Por este motivo, la Federación Internacional de Planificación de la Familia (IPPF) ha enviado cerca de 2.880 paquetes de la bautizada como píldora del día después a Ucrania para evitar embarazos no deseados, mientras que una red de voluntarios europeos ha estado haciendo acopio de este medicamento para entregarlo a diversos hostitales en el país, informa The Guardian. Con todo, se enfrentan a las dificultades de transporte causadas por la invasión de Vladímir Putin al país en una cuestión en la que el tiempo es vital.
Mientras, la Organización de las Naciones Unidas ha enviado 40 toneladas de material de salud reproductiva (anticoncepción de emergencia), incluídos los denominados «kits post violación», como suele hacer siempre en caso de conflictos bélicos.

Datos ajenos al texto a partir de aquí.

What follows belongs to an exercise in optimizing a design on an open flow for small area; a production flow would make more cautious choices. RTL that was checked went through simulation tests only; none was proved equivalent to the original. Only the layout flow was run in runs 1 to 3; the RTL was not checked for function there. Power and IR drop assume default switching activity.

## flow/config.mk

```make
export PLATFORM = sky130hd
export DESIGN_NAME = top
export DESIGN_NICKNAME = top
export VERILOG_FILES = /design/flow/design.v
export SDC_FILE = /design/flow/constraint.sdc
export NUM_CORES = 4
export LEC_CHECK = 0
export CAP_MARGIN = 20
export CORE_MARGIN = 2
export CORE_UTILIZATION = 40
export SLEW_MARGIN = 20
```

## flow/constraint.sdc

```tcl
create_clock -name core_clock -period 10.0 [get_ports {clk}]
set_input_delay 2.0000 -clock core_clock [delete_from_list [all_inputs] [get_ports {clk}]]
set_output_delay 2.0000 -clock core_clock [all_outputs]
set_load 0.01 [all_outputs]
```

## flow/design.v

```verilog
module top(reset,clk,ps2clk,ps2data,hsync,vsync, Rout, Gout, Bout,pwm);
input reset,clk;
input ps2clk,ps2data;
output hsync,vsync,pwm;
output [2:0] Rout,Gout,Bout;
reg [1:0] q;
wire tick = &q;
always @(posedge clk)
  if (reset) q <= 2'd0;
  else       q <= q + 2'd1;
reg [9:0]  p;
reg [11:0] k;
reg        b, bt;
wire       p_end = p[9] & p[6] & p[5] & p[4];           
wire       step  = tick & p_end;
wire [9:0] pn = p + {9'd0, tick};
wire [12:0] kn = {1'b0, k} + {12'd0, step};
wire       k_wrap = kn[12];
always @(posedge clk)
  if (reset) begin
    p <= 10'd0; k <= 12'd96; bt <= 1'b0;
  end else begin
    p <= pn & ~({10{step}} & 10'b1001110001);
    k <= kn[11:0] | {5'd0, k_wrap, k_wrap, 5'd0};
    if (tick) bt <= k_wrap;
  end
always @(posedge clk or posedge reset)
  if (reset) b <= 1'b0;
  else if (tick & bt) b <= ~b;
reg [9:0] h;
reg [8:0] v;
wire h_end = h[9] & h[8] & h[5];                       
wire v_end = v[8] & v[7] & v[6] & v[0];                
wire hw = tick & h_end;
wire [9:0] hn = h + {9'd0, tick};
wire [8:0] vn = v + {8'd0, hw};
always @(posedge clk or posedge reset)
  if (reset) begin
    h <= 10'd0; v <= 9'd0;
  end else begin
    h <= hn & ~({10{hw}} & 10'b1100100001);
    v <= vn & ~({9{hw & v_end}} & 9'b111000010);
  end
assign hsync = ~(h >= 10'd16 && h <= 10'd111);
assign vsync = (v == 9'd12 || v == 9'd13);
wire shown = (h >= 10'd477 && h <= 10'd484 && v >= 9'd241 && v <= 9'd256);
reg [3:0] s;
wire fe = s[3] & (s[2:0] == 3'd4);
always @(posedge clk)
  if (reset) s <= 4'd0;
  else if (tick) begin
    if (ps2clk)
      s <= s[3] ? 4'd1 : (s[2] ? 4'd4 : s + 4'd1);
    else
      s <= s[3] ? (s[2] ? 4'd0 : s + 4'd1) : (s[2] ? 4'b1001 : 4'd0);
  end
reg [8:0] sh;       
reg       par;      
reg [3:0] cnt;
reg       f0;       
reg [1:0] th;       
wire [7:0] d = sh[8:1];
wire fe_t   = tick & fe;
wire c10    = cnt[3] & cnt[1];                          
wire c0     = ~(cnt[3] | cnt[2] | cnt[1] | cnt[0]);
wire c_hi   = cnt[3] & (cnt[1] | cnt[0]);               
wire kk     = cnt[3] & (cnt[2] | (cnt[1] & cnt[0]));   
wire k2     = cnt[3] & cnt[2] & ~cnt[0];                
wire k3     = cnt[3] & cnt[2] & cnt[0];                 
wire stop_edge = fe_t & c10;
wire good = ~sh[0] & ps2data & par;
wire key  = stop_edge & good & f0;
always @(posedge clk) begin
  if (fe_t & ~c_hi) sh <= {ps2data, sh[8:1]};
  if (fe_t & ~c10)  par <= ps2data ^ (par & ~c0);
end
always @(posedge clk)
  if (reset) begin
    cnt <= 4'd0; f0 <= 1'b0;
  end else begin
    if (tick & kk)   cnt <= k3 ? 4'd0 : cnt + 4'd1;
    else if (fe_t)   cnt <= c10 ? (key ? 4'd11 : 4'd0) : cnt + 4'd1;
    if (stop_edge & good) f0 <= ~f0 & (d == 8'hF0);
  end
always @(posedge clk or posedge reset)
  if (reset) th <= 2'd0;
  else begin
    if (key)
      case (d)
        8'h2B: th <= 2'd0;
        8'h15: th <= 2'd1;
        8'h33: th <= 2'd2;
        8'h22: th <= 2'd3;
        default: ;
      endcase
  end
reg       ce;
reg [1:0] ca;       
reg       dr, dg, db;
always @(posedge clk or posedge reset)
  if (reset) begin
    dr <= 1'b0; dg <= 1'b0; db <= 1'b0;
  end else if (tick & k2) begin
    case (d)
      8'h2D: begin dr <= 1'b1; dg <= 1'b0; db <= 1'b0; end
      8'h34: begin dr <= 1'b0; dg <= 1'b1; db <= 1'b0; end
      8'h32: begin dr <= 1'b0; dg <= 1'b0; db <= 1'b1; end
      8'h44: begin dr <= 1'b0; dg <= 1'b0; db <= 1'b0; end
      8'h23: begin dr <= 1'b1; dg <= 1'b1; db <= 1'b1; end
      default: ;
    endcase
  end
always @(posedge clk or posedge reset)
  if (reset) ce <= 1'b0;
  else if (tick & k3) begin
    case (d)
      8'h2B, 8'h15, 8'h33, 8'h22: ce <= 1'b1;
      8'h2D, 8'h34, 8'h32, 8'h44, 8'h23: ;
      default: ce <= 1'b0;
    endcase
  end
always @(posedge clk)
  if (tick & k3)
    case (d)
      8'h2B: ca <= 2'd0;
      8'h15: ca <= 2'd1;
      8'h33: ca <= 2'd2;
      8'h22: ca <= 2'd3;
      default: ;
    endcase
reg pix;
always @* begin
  case ({ca, v[3:0], h[2:0]})
    9'd5, 9'd6, 9'd8, 9'd9, 9'd10, 9'd11, 9'd12, 9'd13,
    9'd14, 9'd15, 9'd16, 9'd17, 9'd18, 9'd19, 9'd20, 9'd21,
    9'd22, 9'd23, 9'd29, 9'd30, 9'd37, 9'd38, 9'd45, 9'd46,
    9'd53, 9'd54, 9'd61, 9'd62, 9'd64, 9'd65, 9'd66, 9'd67,
    9'd68, 9'd69, 9'd70, 9'd71, 9'd72, 9'd73, 9'd74, 9'd75,
    9'd76, 9'd77, 9'd78, 9'd79, 9'd85, 9'd86, 9'd93, 9'd94,
    9'd101, 9'd102, 9'd109, 9'd110, 9'd117, 9'd118, 9'd125, 9'd126,
    9'd128, 9'd129, 9'd131, 9'd132, 9'd136, 9'd137, 9'd146, 9'd147,
    9'd150, 9'd151, 9'd155, 9'd156, 9'd157, 9'd158, 9'd163, 9'd164,
    9'd165, 9'd166, 9'd171, 9'd172, 9'd173, 9'd174, 9'd179, 9'd180,
    9'd181, 9'd182, 9'd187, 9'd188, 9'd189, 9'd190, 9'd195, 9'd196,
    9'd197, 9'd198, 9'd203, 9'd204, 9'd205, 9'd206, 9'd211, 9'd212,
    9'd213, 9'd214, 9'd219, 9'd220, 9'd221, 9'd222, 9'd227, 9'd228,
    9'd229, 9'd230, 9'd235, 9'd236, 9'd237, 9'd238, 9'd243, 9'd244,
    9'd245, 9'd246, 9'd250, 9'd251, 9'd254, 9'd255, 9'd259, 9'd260,
    9'd261, 9'd262, 9'd267, 9'd268, 9'd269, 9'd270, 9'd275, 9'd276,
    9'd277, 9'd278, 9'd283, 9'd284, 9'd285, 9'd286, 9'd291, 9'd292,
    9'd293, 9'd294, 9'd299, 9'd300, 9'd301, 9'd302, 9'd307, 9'd308,
    9'd309, 9'd310, 9'd315, 9'd316, 9'd317, 9'd318, 9'd320, 9'd321,
    9'd322, 9'd323, 9'd324, 9'd325, 9'd326, 9'd327, 9'd328, 9'd329,
    9'd330, 9'd331, 9'd332, 9'd333, 9'd334, 9'd335, 9'd339, 9'd340,
    9'd341, 9'd342, 9'd347, 9'd348, 9'd349, 9'd350, 9'd355, 9'd356,
    9'd357, 9'd358, 9'd363, 9'd364, 9'd365, 9'd366, 9'd371, 9'd372,
    9'd373, 9'd374, 9'd379, 9'd380, 9'd381, 9'd382, 9'd387, 9'd388,
    9'd389, 9'd390, 9'd395, 9'd396, 9'd397, 9'd398, 9'd403, 9'd404,
    9'd405, 9'd406, 9'd411, 9'd412, 9'd413, 9'd414, 9'd418, 9'd419,
    9'd422, 9'd423, 9'd426, 9'd427, 9'd430, 9'd431, 9'd434, 9'd435,
    9'd438, 9'd439, 9'd440, 9'd441, 9'd447, 9'd448, 9'd449, 9'd455,
    9'd456, 9'd457, 9'd463, 9'd464, 9'd465, 9'd471, 9'd473, 9'd474,
    9'd478, 9'd479, 9'd481, 9'd482, 9'd486, 9'd487, 9'd490, 9'd491,
    9'd494, 9'd495, 9'd499, 9'd500, 9'd501, 9'd502, 9'd507, 9'd508,
    9'd509, 9'd510: pix = 1'b1;
    default: pix = 1'b0;
  endcase
end
wire lit   = shown & ce & pix;
wire flash = dr & dg;
assign Rout = {3{lit & (flash ? b : ~(dg | db))}};
assign Gout = {3{lit & (flash ? b : ~(dr | db))}};
assign Bout = {3{lit & (flash ? b : ~(dr | dg))}};
reg [9:0] c;
wire cw = step & c[9] & c[8] & c[5];                   
wire [9:0] cn = c + {9'd0, step};
always @(posedge clk or posedge reset)
  if (reset) c <= 10'd0;
  else c <= cn & ~({10{cw}} & 10'b1100100001);
wire [6:0] cl = c[6:0];
reg lt;
always @* case (th)
  2'd0: lt = cl < 7'd41;
  2'd1: lt = cl < 7'd51;
  2'd2: lt = cl < 7'd61;
  default: lt = cl < 7'd81;
endcase
assign pwm = ~(c[9] | c[8] | c[7]) & lt;
endmodule
```

## flow/flow/run.sh

```bash
#!/bin/bash
# Standard synthesis, then an area re-mapping of its combinational logic
# (proven equal before use), then the standard ORFS layout with small port
# buffers and a small clock tree.
set -euo pipefail
R=orfs/results/sky130hd/top/base
LIB=$FLOW_HOME/platforms/sky130hd/lib/sky130_fd_sc_hd__tt_025C_1v80.lib
bash standard.sh synth > synth.log 2>&1
cp $R/1_2_yosys.v std.v
sed "s|@LIB@|$LIB|g" flow/reopt.ys > reopt_run.ys
sed "s|@LIB@|$LIB|g" flow/equiv.ys > equiv_run.ys
if yosys -q -l reopt.log reopt_run.ys > reopt_out.log 2>&1 && \
   yosys -q -l equiv.log equiv_run.ys > equiv_out.log 2>&1; then
  cp reopt.v $R/1_2_yosys.v
  rm -f $R/1_synth.odb $R/1_synth.sdc
  bash standard.sh synth > synth2.log 2>&1
fi
bash standard.sh \
  REMOVE_ABC_BUFFERS=1 CORE_UTILIZATION=70 CAP_MARGIN=0 SLEW_MARGIN=0 \
  BUFFER_PORTS_ARGS="-buffer_cell sky130_fd_sc_hd__buf_1" \
  CTS_ARGS="-sink_clustering_enable -sink_clustering_size 40 -sink_clustering_max_diameter 300 -root_buf sky130_fd_sc_hd__clkbuf_4 -buf_list sky130_fd_sc_hd__clkbuf_8 -dont_use_dummy_load" \
  finish > finish.log 2>&1
```

## flow/flow/area.abc

```
strash
&get -n
&deepsyn -T 30
&dch -f
&nf -a -R 1000
&put
topo
```

## flow/flow/equiv.ys

```
# Prove the re-mapped netlist equal to the standard one, register by register.
read_liberty -ignore_miss_func @LIB@
read_verilog std.v
rename top gold
read_verilog reopt.v
rename top gate
hierarchy -check
check -assert gate
rename -hide gold/w:_*_ gold/c:_*_ gate/w:_*_ gate/c:_*_
flatten gold gate
async2sync
opt_clean
equiv_make gold gate eq
hierarchy -top eq
equiv_simple -seq 1
equiv_induct
equiv_status -assert
```

## flow/flow/reopt.ys

```
# Re-map the combinational logic of the standard synthesis for area.
# Registers (and their names and cell types) are kept as they are.
read_liberty -ignore_miss_func @LIB@
read_verilog std.v
hierarchy -top top
blackbox sky130_fd_sc_hd__df* sky130_fd_sc_hd__edf*
flatten
opt -purge
abc -liberty @LIB@ -dont_use sky130_fd_sc_hd__lpflow_bleeder_1 -dont_use sky130_fd_sc_hd__lpflow_clkbufkapwr_1 -dont_use sky130_fd_sc_hd__lpflow_clkbufkapwr_16 -dont_use sky130_fd_sc_hd__lpflow_clkbufkapwr_2 -dont_use sky130_fd_sc_hd__lpflow_clkbufkapwr_4 -dont_use sky130_fd_sc_hd__lpflow_clkbufkapwr_8 -dont_use sky130_fd_sc_hd__lpflow_clkinvkapwr_1 -dont_use sky130_fd_sc_hd__lpflow_clkinvkapwr_16 -dont_use sky130_fd_sc_hd__lpflow_clkinvkapwr_2 -dont_use sky130_fd_sc_hd__lpflow_clkinvkapwr_4 -dont_use sky130_fd_sc_hd__lpflow_clkinvkapwr_8 -dont_use sky130_fd_sc_hd__lpflow_decapkapwr_12 -dont_use sky130_fd_sc_hd__lpflow_decapkapwr_3 -dont_use sky130_fd_sc_hd__lpflow_decapkapwr_4 -dont_use sky130_fd_sc_hd__lpflow_decapkapwr_6 -dont_use sky130_fd_sc_hd__lpflow_decapkapwr_8 -dont_use sky130_fd_sc_hd__lpflow_inputiso0n_1 -dont_use sky130_fd_sc_hd__lpflow_inputiso0p_1 -dont_use sky130_fd_sc_hd__lpflow_inputiso1n_1 -dont_use sky130_fd_sc_hd__lpflow_inputiso1p_1 -dont_use sky130_fd_sc_hd__lpflow_inputisolatch_1 -dont_use sky130_fd_sc_hd__lpflow_isobufsrc_1 -dont_use sky130_fd_sc_hd__lpflow_isobufsrc_16 -dont_use sky130_fd_sc_hd__lpflow_isobufsrc_2 -dont_use sky130_fd_sc_hd__lpflow_isobufsrc_4 -dont_use sky130_fd_sc_hd__lpflow_isobufsrc_8 -dont_use sky130_fd_sc_hd__lpflow_isobufsrckapwr_16 -dont_use sky130_fd_sc_hd__lpflow_lsbuf_lh_hl_isowell_tap_1 -dont_use sky130_fd_sc_hd__lpflow_lsbuf_lh_hl_isowell_tap_2 -dont_use sky130_fd_sc_hd__lpflow_lsbuf_lh_hl_isowell_tap_4 -dont_use sky130_fd_sc_hd__lpflow_lsbuf_lh_isowell_4 -dont_use sky130_fd_sc_hd__lpflow_lsbuf_lh_isowell_tap_1 -dont_use sky130_fd_sc_hd__lpflow_lsbuf_lh_isowell_tap_2 -dont_use sky130_fd_sc_hd__lpflow_lsbuf_lh_isowell_tap_4 -dont_use sky130_fd_sc_hd__probe_p_8 -dont_use sky130_fd_sc_hd__probec_p_8  -script flow/area.abc
opt_clean -purge
setundef -zero
splitnets
opt_clean -purge
hilomap -singleton -hicell sky130_fd_sc_hd__conb_1 HI -locell sky130_fd_sc_hd__conb_1 LO
insbuf -buf sky130_fd_sc_hd__buf_1 A X
opt_clean -purge
stat -liberty @LIB@
select top
write_verilog -selected -noattr -nohex -nodec reopt.v
```

## flow/standard.sh

```bash
#!/bin/bash
# synth_recipe.tcl (not shown) runs the flow's synth.tcl, then flattens the netlist and writes it again
# the make line also repeats each setting of config.mk as NAME=value (left out here)
make -C /OpenROAD-flow-scripts/flow DESIGN_CONFIG=/design/flow/config.mk WORK_HOME=/design/flow/orfs CLKGATE_MAP_FILE= SYNTH_SCRIPT=/design/flow/synth_recipe.tcl "${@:-finish}"
```

==> run_results.csv, run 1 <==
group,metric,value,unit
run_status,status,"timing/DRC/antenna clean",
timing,crit_path_time_final,4.58,ns
clock_network,cts.hold.buffers_added,0,
setup_path,worstPathMaxFanout,6,
routing,postRouteAntennaNets,0,
placed_design,place.detailed.instances,461,
timing,layout_worst_path_cycle_share,45.8,%
clock_network,clock_tree.htree_level_count,3,
routing,wl_met3,178,um
yosys,mapped_cells,380,
final_layout,regArea,1940,um2
floorplan,core_area,5040,um2
final_layout,stdcell_count,470,
yosys,post_synth.cell_area_avg,9.48,um2
floorplan,fp-row-count,26,
clock_network,cts_buffers,9,
timing,worst_pin_slew,0.753,ns
timing,finalClockSkew,0.0241,ns
timing,worst_slew_margin_rel,49.1,%
floorplan,die_height,75.7,um
setup_path,critPathBufInv,2,
final_layout,layout.core_utilization,75.5,%
timing,timing.final.setup_violations,0,
timing,final-max-slew-violation-count,0,
final_layout,fill_cells,386,
setup_path,setup.worst_path.start_class,"register",
routing,post_route_drc,0,
setup_path,critPathCaptureType,"output port",
setup_path,largest_delay_contributor_family_on_the_critical_path,"compound AO/OA/AOI/OAI gates",
final_layout,final_common_cell,"sky130_fd_sc_hd__nor2_1",
floorplan,io_pins,16,
power_and_ir_drop,peakVddDrop,0.121,mV
clock_network,post_cts_resize_count,0,
setup_path,path_cells,"clkinv_1 -> o21ai_0 -> and3_1 -> o31a_1 -> a211oi_1 -> nor4_1 -> nand2_1 -> a21o_1 -> a21oi_1 -> buf_1",
worst_hold_path,timing.hold.worst.class,"reg -> reg",
final_layout,finish.instance_area,3810,um2
placed_design,postPlaceCellArea,3740,um2
final_layout,multi_input_comb_area,1600,um2
routing,drt-total-wl,6450,um
clock_network,clockRootBuffer,"sky130_fd_sc_hd__clkbuf_4",
timing,post-route-worst-setup-slack,5.42,ns
global_routing,grt_max_degree,50,
global_routing,antenna_found_initial,0,
setup_path,critical_path.max_stage_delay,0.43,ns
routing,route.vias.total,2822,
clock_network,worst_skew_pair.late_latency,0.42,ns
power_and_ir_drop,post-layout-total-power,0.544,mW
setup_path,criticalPathCategory,"reg -> out",
timing,hold_ws,0.469,ns
global_routing,gr-total-overflow,0,
routing,highest_routed_metal_layer,"met4",
global_routing,global_route_wire_length_before_repair,10900,um
global_routing,grt_util_all_layers,25.0,%
floorplan,dieArea,5740,um2
yosys,count_of_synthesis_stage_warnings_from_yosys,1,
floorplan,initial_utilization,71.4,%
routing,drt-initial-drc-count,147,
setup_path,worst-endpoint-arrival,2.58,ns
routing,routed_wire_length_on_met2,3130,um
routing,met1_length,3030,um
timing,setup-tns-final,0,ns
clock_network,numClockSinks,82,
timing,final_hold_viols,0,
clock_network,buffer_levels_on_the_longest_clock_path,2,
clock_network,clkSlewWorstSetupHoldPaths,0.09,ns
floorplan,die_width,75.7,um
flow_run,maxCapViolCount,0,
yosys,mappedNetlistArea,3600,um2
final_layout,most_frequent_cells_in_the_layout,"50 x sky130_fd_sc_hd__nor2_1, 36 x sky130_fd_sc_hd__dfrtp_1, 34 x sky130_fd_sc_hd__dfxtp_1",
clock_network,post-cts-setup-buffers,0,
setup_path,cpMaxStageDelayCell,"sky130_fd_sc_hd__dfrtp_1",
routing,dr.pass1.iters,4,
placed_design,gpl.final_weighted_congestion,0.845,
routing,avgRoutedWirePerCell,13.7,um
timing,fmax,219,MHz
final_layout,nets,406,
setup_path,cp.required,8.00,ns
power_and_ir_drop,power.leakage,1.58,nW
final_layout,drive_gt1_share,2.75,%
final_layout,antenna_cells,0,
placed_design,port-buffer-count,15,
global_routing,first_global_vias,2572,
placed_design,dpl.hpwl,4630,um
clock_network,cts_tree,"done",
power_and_ir_drop,power_density_normalized_to_cell_area,143,nW/um2
placed_design,pre_cts_slack,5.83,ns
timing,rsz0062_at_grt,"no",
final_layout,areaGrowthSynthToFinish,5.66,%
routing,detail_route.vias_per_cell,6.00,
worst reg2reg max path, delay by kind of cell (launching register included):
family             cells  cell delay (ns)
and+or+nand+nor        8             2.06
DFF                    1             0.39
AOI/OAI and AO/OA      2             0.29
metal layers:
metal | GRT usage (%) | vias up
li1 | - | 1430
met1 | 32.3 | 1335
met2 | 42.3 | 44
met3 | 3.17 | 13
met4 | 10.7 | 0
met5 | 0 | -
final timing paths:
path / slack [ns] / from / endpoint / cells after the start
setup / recovery: 5.42 / v[1]$_DFF_PP0_ / Gout[1] / 10
hold / removal: 0.47 / q[0]$_SDFF_PP0_ / q[0]$_SDFF_PP0_ / 1
setup reg to reg: 7.15 / q[0]$_SDFF_PP0_ / k[11]$_SDFF_PP0_ / 10
hold reg to reg: 0.47 / q[0]$_SDFF_PP0_ / q[0]$_SDFF_PP0_ / 1
max in group asynchronous: 7.56 / reset / v[1]$_DFF_PP0_ / 3
min in group asynchronous: 2.03 / reset / c[2]$_DFF_PP0_ / 3
state kept, by name, indices dropped and copies added, names as in the netlist, 4 cells and up:
| signal | flops |
|---|---|
| sh | 9 |
| h | 10 |
| s | 4 |
| v | 9 |
| k | 12 |
| c | 10 |
| p | 10 |
| cnt | 4 |
final cells by class:
type / count / area share, %
Timing Repair Buffer: 17 / 1.87
Inverter: 9 / 0.888
Clock buffer: 9 / 1.78
Tap cell: 70 / 2.30
Multi-Input combinational cell: 283 / 42.1
Sequential cell: 82 / 51.0
power breakdown:
part / leakage (nW) / internal [mW] / switching [mW]
Sequential: 0.876 / 0.345 / 0.0168
Clock: 0.0414 / 0.0419 / 0.0918
Combinational: 0.663 / 0.0205 / 0.0281
Total: 1.58 / 0.407 / 0.137
==> run 2, diff against run 1 <==
--- a/flow/flow/run.sh
+++ b/flow/flow/run.sh
@@ -19,4 +19,4 @@
   REMOVE_ABC_BUFFERS=1 CORE_UTILIZATION=70 CAP_MARGIN=0 SLEW_MARGIN=0 \
   BUFFER_PORTS_ARGS="-buffer_cell sky130_fd_sc_hd__buf_1" \
-  CTS_ARGS="-sink_clustering_enable -sink_clustering_size 40 -sink_clustering_max_diameter 300 -root_buf sky130_fd_sc_hd__clkbuf_4 -buf_list sky130_fd_sc_hd__clkbuf_8 -dont_use_dummy_load" \
+  CTS_ARGS="-sink_clustering_enable -sink_clustering_size 30 -sink_clustering_max_diameter 100 -buf_list sky130_fd_sc_hd__clkbuf_8 -dont_use_dummy_load -repair_clock_nets" \
   finish > finish.log 2>&1
==> run 2 against run 1 <==
  * Still clean
  * Non-clock buffer count unchanged
  * Clock skew decreased by 0.0090 ns
  * Critical path depth unchanged
  * Setup slack improved by 0.066 ns
  * Sequential power about the same
  * Total power increased by 8.3%
  * Largest power group unchanged
==> run_results.csv, run 2 <==
group,metric,value,unit
final_layout,fill_cells,373,
flow_run,maxCapViolCount,0,
global_routing,antenna_found_initial,0,
yosys,count_of_synthesis_stage_warnings_from_yosys,1,
setup_path,worst-endpoint-arrival,2.51,ns
timing,crit_path_time_final,4.51,ns
timing,worst_slew_margin_rel,49.5,%
worst_hold_path,holdCritStartpoint,"q[0]$_SDFF_PP0_",
final_layout,antenna_cells,0,
final_layout,areaGrowthSynthToFinish,7.22,%
clock_network,cts_buffers,9,
clock_network,cts.hold.buffers_added,0,
timing,fmax,222,MHz
routing,avgRoutedWirePerCell,13.9,um
routing,postRouteAntennaNets,0,
floorplan,io_pins,16,
clock_network,worst_skew_pair.late_latency,0.35,ns
routing,drt-total-wl,6540,um
global_routing,global_route_wire_length_before_repair,11000,um
timing,finalClockSkew,0.0151,ns
floorplan,initial_utilization,71.4,%
setup_path,cpMaxStageDelayCell,"sky130_fd_sc_hd__dfrtp_1",
yosys,mapped_cells,380,
timing,layout_worst_path_cycle_share,45.1,%
routing,drt-initial-drc-count,195,
clock_network,cts_tree,"done",
placed_design,gpl.final_weighted_congestion,0.845,
final_layout,stdcell_count,470,
global_routing,first_global_vias,2593,
floorplan,die_height,75.7,um
clock_network,buffer_levels_on_the_longest_clock_path,2,
floorplan,fp-row-count,26,
worst_hold_path,timing.hold.worst.class,"reg -> reg",
setup_path,setup.worst_path.start_class,"register",
setup_path,worst_setup_path_startpoint,"v[1]$_DFF_PP0_",
setup_path,criticalPathCategory,"reg -> out",
timing,setup-tns-final,0,ns
routing,dr.pass1.iters,4,
global_routing,grt_max_degree,50,
final_layout,top_register,"k",
timing,timing.final.setup_violations,0,
setup_path,critPathCaptureType,"output port",
routing,detail_route.vias_per_cell,5.98,
placed_design,place.detailed.instances,461,
floorplan,core_area,5040,um2
timing,rsz0062_at_grt,"no",
final_layout,drive_gt1_share,2.75,%
setup_path,cp.required,8.00,ns
final_layout,multi_input_comb_area,1600,um2
timing,hold_ws,0.461,ns
placed_design,postPlaceCellArea,3740,um2
placed_design,port-buffer-count,15,
routing,post_route_drc,0,
clock_network,clkSlewWorstSetupHoldPaths,0.06,ns
final_layout,final_common_cell,"sky130_fd_sc_hd__nor2_1",
global_routing,gr-total-overflow,0,
global_routing,grt_util_all_layers,25.4,%
timing,worst_pin_slew,0.748,ns
power_and_ir_drop,post-layout-total-power,0.589,mW
setup_path,worst_r2r_startpoint,"q[0]$_SDFF_PP0_",
clock_network,clock_tree.htree_level_count,3,
clock_network,post-cts-setup-buffers,0,
setup_path,worstPathMaxFanout,6,
floorplan,dieArea,5740,um2
placed_design,dpl.hpwl,4630,um
final_layout,regArea,1940,um2
timing,final-max-slew-violation-count,0,
power_and_ir_drop,peakVddDrop,0.126,mV
clock_network,post_cts_resize_count,0,
final_layout,finish.instance_area,3860,um2
clock_network,clockRootBuffer,"sky130_fd_sc_hd__clkbuf_8",
power_and_ir_drop,power_density_normalized_to_cell_area,152,nW/um2
clock_network,numClockSinks,82,
yosys,mappedNetlistArea,3600,um2
yosys,post_synth.cell_area_avg,9.48,um2
final_layout,most_frequent_cells_in_the_layout,"50 x sky130_fd_sc_hd__nor2_1, 36 x sky130_fd_sc_hd__dfrtp_1, 34 x sky130_fd_sc_hd__dfxtp_1",
run_status,status,"timing/DRC/antenna clean",
power_and_ir_drop,power.leakage,1.60,nW
timing,final_hold_viols,0,
setup_path,path_cells,"clkinv_1 -> o21ai_0 -> and3_1 -> o31a_1 -> a211oi_1 -> nor4_1 -> nand2_1 -> a21o_1 -> a21oi_1 -> buf_1",
final_layout,largest_register_ffs,12,
floorplan,die_width,75.7,um
final_layout,nets,406,
setup_path,critical_path.max_stage_delay,0.43,ns
routing,route.vias.total,2812,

A este respecto, Lesia Vasylenko, miembro del Parlamento de Ucrania, les dijo a funcionarios del Reino Unido sobre los crecientes denuncias de violaciones en el país: «Tenemos informes de mujeres violadas en grupo. Estas mujeres suelen ser las que no pueden salir. Estamos hablando de personas mayores». «Muchas de ellas han sido ejecutadas después del delito de violación o se han quitado la vida», añadió Vasylenko.